一种面向快速Web漏洞扫描的网页爬取方法

A CRAWLING METHOD FOR EFFICIENT WEB VULNERABILITIES SCANNING

摘要: 随着Web应用规模的不断扩大，对网站进行漏洞扫描的时间成本也不断增加。为此，提出一种面向快速Web漏洞扫描的网页爬取方法。该方法在传统的面向Web漏洞扫描的爬虫的基础上，利用增量闭频繁项集挖掘算法对网站页面进行阶段性聚类，并基于页面聚簇和爬虫日志构建页面分类模型，以过滤由同一个服务处理程序生成的冗余页面。实验表明，该方法能有效减少漏洞扫描系统在网站目录遍历和页面聚类上消耗的时间，从而提升Web漏洞扫描的效率。

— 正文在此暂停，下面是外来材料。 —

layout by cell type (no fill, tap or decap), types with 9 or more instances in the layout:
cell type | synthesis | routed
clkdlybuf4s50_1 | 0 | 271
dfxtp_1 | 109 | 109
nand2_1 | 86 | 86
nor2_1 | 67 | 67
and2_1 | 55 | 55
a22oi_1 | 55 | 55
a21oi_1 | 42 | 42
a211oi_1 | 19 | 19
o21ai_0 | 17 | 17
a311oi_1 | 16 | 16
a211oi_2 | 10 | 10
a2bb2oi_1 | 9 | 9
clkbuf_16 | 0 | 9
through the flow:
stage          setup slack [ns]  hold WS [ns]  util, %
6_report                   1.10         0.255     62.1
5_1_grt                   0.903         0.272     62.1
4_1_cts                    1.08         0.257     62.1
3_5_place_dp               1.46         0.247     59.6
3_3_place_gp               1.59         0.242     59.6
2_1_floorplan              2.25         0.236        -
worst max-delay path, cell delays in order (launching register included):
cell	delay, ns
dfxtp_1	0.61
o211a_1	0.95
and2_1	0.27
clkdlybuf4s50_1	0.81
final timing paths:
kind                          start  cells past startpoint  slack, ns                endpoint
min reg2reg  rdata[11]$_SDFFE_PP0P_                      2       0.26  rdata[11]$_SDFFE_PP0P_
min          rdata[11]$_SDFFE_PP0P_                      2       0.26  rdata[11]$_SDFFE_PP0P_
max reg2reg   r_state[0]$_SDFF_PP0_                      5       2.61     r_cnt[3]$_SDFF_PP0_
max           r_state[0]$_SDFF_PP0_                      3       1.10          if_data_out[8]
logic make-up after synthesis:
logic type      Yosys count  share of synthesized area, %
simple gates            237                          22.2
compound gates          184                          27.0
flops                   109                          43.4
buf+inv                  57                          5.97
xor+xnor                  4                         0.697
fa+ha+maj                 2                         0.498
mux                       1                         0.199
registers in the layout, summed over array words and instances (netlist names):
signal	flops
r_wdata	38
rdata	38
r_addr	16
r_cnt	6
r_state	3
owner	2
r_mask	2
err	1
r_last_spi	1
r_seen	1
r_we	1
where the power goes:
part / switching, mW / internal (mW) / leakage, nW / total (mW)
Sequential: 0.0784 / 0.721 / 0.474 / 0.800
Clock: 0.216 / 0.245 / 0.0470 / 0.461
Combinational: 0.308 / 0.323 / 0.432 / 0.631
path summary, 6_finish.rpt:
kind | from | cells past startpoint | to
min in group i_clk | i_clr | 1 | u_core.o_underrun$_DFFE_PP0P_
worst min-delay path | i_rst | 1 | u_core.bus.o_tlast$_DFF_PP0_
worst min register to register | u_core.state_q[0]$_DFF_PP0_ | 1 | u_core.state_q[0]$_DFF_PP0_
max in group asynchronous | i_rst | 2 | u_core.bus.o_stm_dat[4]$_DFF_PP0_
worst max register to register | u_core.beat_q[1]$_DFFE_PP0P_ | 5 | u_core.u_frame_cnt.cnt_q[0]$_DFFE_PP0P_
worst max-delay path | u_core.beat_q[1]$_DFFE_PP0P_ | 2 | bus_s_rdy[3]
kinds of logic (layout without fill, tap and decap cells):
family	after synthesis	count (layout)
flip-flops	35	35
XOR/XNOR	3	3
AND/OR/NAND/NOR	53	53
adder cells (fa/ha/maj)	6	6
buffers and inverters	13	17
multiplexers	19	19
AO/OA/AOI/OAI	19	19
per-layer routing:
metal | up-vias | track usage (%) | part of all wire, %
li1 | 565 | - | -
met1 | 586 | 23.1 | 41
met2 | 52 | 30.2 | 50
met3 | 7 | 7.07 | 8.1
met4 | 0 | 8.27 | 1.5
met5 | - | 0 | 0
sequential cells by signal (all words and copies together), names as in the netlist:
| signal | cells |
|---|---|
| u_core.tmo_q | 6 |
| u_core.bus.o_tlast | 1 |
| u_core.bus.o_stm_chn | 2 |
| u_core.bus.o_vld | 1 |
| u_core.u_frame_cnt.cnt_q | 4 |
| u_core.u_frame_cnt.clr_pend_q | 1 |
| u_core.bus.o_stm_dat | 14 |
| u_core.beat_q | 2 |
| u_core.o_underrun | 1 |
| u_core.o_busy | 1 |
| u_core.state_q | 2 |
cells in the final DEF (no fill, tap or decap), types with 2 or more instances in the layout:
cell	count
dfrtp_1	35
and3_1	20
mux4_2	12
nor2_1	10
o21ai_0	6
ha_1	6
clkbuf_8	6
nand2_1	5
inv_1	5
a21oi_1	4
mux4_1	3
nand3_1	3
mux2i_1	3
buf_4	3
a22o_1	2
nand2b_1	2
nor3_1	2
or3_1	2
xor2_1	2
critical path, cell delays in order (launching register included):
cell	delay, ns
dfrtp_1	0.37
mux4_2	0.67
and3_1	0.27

Abstract: Due to the continuous expansion of the scale of Web applications, the time cost of Web vulnerabilities scanning is increasing constantly. Therefore, this paper proposes a crawling method for efficient Web vulnerabilities scanning. Based on traditional crawler for Web vulnerabilities scanning, this method grouped the Web pages in phases by using the algorithm of incrementally frequent closed itemset mining, and built the page classification model based on page clusters and crawling record to filter the redundant pages created by the same service handler. The experiments show that the proposed method can reduce the time spent on website path traversal and page clustering, which could improve the efficiency of web vulnerabilities scanning.